MEMORANDUM ORDER AND OPINION

CASTILLO, District Judge.

This civil rights action is brought pursuant to 42 U.S.C. § 1983 and state common law theories of negligence and assault and battery. Plaintiff, Cynthia Medley (“Medley” or “plaintiff’) has named as defendants two Illinois State Troopers, James A. Turner (“Turner”) and Craig Thompson (“Thompson”), individually and as police officers of the State of Illinois, and three members of the 16th District Chicago Police Department (“16th or CPD”), John Culloton (“Culloton”), Dermitt Kavanagh (“Kavanagh”), and Richard Larson (“Larson”), individually and as police officers of the City of Chicago, a municipal corporation.

In Count I, Medley claims that while she was in the custody of Turner and Thompson, Turner assaulted her and Thompson failed to intervene, denying her right to due process by use of excessive force in violation of 42 U.S.C. § 1983. In Count II, Medley claims that Turner and Thompson have conspired to “cover-up the use of excessive force upon [her],” in violation of 42 U.S.C. § 1985. In Count III, Medley alleges that Turner committed an assault and battery upon her while she was handcuffed to a metal bar for purposes of “interrogation.” In Count IV, Medley seeks relief for intentional infliction of emotional distress, alleging that Turner assaulted her, and Thompson, who saw Turner begin to assault her, “did nothing to prevent” him from acting. In Count V, Medley contends that Culloton, Kavanagh and Larson (“CPD defendants”), violated § 1983 when they failed to protect her from the alleged assault and battery by Turner.

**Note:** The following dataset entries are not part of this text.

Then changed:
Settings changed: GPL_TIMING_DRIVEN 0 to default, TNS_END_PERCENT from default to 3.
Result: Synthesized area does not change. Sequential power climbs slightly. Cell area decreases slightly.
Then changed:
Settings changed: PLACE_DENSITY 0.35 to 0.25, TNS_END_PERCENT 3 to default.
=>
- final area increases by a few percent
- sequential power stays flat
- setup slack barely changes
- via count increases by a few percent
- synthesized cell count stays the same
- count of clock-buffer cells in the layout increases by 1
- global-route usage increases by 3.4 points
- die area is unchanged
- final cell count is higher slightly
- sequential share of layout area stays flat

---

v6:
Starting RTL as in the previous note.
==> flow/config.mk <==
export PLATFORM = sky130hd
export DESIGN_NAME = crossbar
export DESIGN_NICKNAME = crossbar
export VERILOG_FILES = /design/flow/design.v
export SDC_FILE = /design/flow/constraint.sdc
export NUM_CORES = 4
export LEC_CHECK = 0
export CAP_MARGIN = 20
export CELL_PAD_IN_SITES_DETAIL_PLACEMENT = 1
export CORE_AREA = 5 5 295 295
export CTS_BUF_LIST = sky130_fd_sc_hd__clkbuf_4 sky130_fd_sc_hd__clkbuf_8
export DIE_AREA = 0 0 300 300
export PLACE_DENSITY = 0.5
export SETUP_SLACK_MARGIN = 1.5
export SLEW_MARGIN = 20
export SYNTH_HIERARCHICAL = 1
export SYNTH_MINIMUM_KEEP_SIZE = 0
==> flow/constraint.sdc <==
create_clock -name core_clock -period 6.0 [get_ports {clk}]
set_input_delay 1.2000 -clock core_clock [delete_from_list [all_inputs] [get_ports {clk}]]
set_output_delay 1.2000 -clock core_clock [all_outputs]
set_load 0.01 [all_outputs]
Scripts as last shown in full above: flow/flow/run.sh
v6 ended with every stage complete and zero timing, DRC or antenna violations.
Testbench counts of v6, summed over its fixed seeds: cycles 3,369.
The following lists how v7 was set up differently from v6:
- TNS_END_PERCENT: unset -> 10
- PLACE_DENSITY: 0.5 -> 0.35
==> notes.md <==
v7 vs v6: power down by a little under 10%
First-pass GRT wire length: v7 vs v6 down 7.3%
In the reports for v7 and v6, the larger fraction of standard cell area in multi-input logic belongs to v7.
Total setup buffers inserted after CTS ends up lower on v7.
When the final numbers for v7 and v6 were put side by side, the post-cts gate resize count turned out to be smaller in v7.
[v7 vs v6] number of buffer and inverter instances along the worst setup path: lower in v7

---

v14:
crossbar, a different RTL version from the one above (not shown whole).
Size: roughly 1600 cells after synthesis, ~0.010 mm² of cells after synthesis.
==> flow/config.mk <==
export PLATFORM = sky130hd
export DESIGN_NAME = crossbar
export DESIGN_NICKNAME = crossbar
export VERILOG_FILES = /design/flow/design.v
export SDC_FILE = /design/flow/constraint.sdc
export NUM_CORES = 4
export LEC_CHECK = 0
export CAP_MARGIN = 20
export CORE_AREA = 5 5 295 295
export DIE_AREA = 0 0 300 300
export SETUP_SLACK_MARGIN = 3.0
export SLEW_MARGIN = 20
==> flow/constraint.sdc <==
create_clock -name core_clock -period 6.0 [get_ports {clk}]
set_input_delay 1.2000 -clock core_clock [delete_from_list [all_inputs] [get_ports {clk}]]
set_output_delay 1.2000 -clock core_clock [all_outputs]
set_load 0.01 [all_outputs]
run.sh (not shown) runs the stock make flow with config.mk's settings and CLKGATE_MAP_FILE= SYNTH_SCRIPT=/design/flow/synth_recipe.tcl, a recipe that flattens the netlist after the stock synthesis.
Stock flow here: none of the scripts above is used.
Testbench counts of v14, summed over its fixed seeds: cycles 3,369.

In Count VI, Medley claims that the CPD defendants were negligent when they failed to protect Medley from assault.

Currently pending before the court are motions for summary judgment filed by defendant Thompson (# 108) and the CPD (# 115). Medley has not filed cross-motions. Also before the court is CPD’s Motion to Substitute (# 132-1) and Strike (# 132-2) portions of Medley’s Rule 12(N) statement of facts. After careful review, the court finds that the CPD defendants are entitled to summary judgment. 1 Thompson’s Motion for Summary Judgment is denied. CPD’s Motion to Substitute and Strike is moot.

LEGAL STANDARDS

Rule 56(c) of the Federal Rules of Civil Procedure provides that summary judgment “shall be rendered forthwith if the pleadings, depositions, answers to interrogatories, and admissions on file, together with the affidavits, if any, show that there is no genuine issue as to any material fact and that the moving party is entitled to a judgment as a matter of law.” Anderson v. Liberty Lobby, Inc., 477 U.S. 242, 247, 106 S.Ct. 2505, 2509-10, 91 L.Ed.2d 202 (1985). “By its very terms, this standard provides that the mere existence of some alleged factual dispute between the parties will not defeat an otherwise properly supported motion for summary judgment; the requirement is that there is no genuine issue of material fact.” Id. at 248, 106 S.Ct. at 2510.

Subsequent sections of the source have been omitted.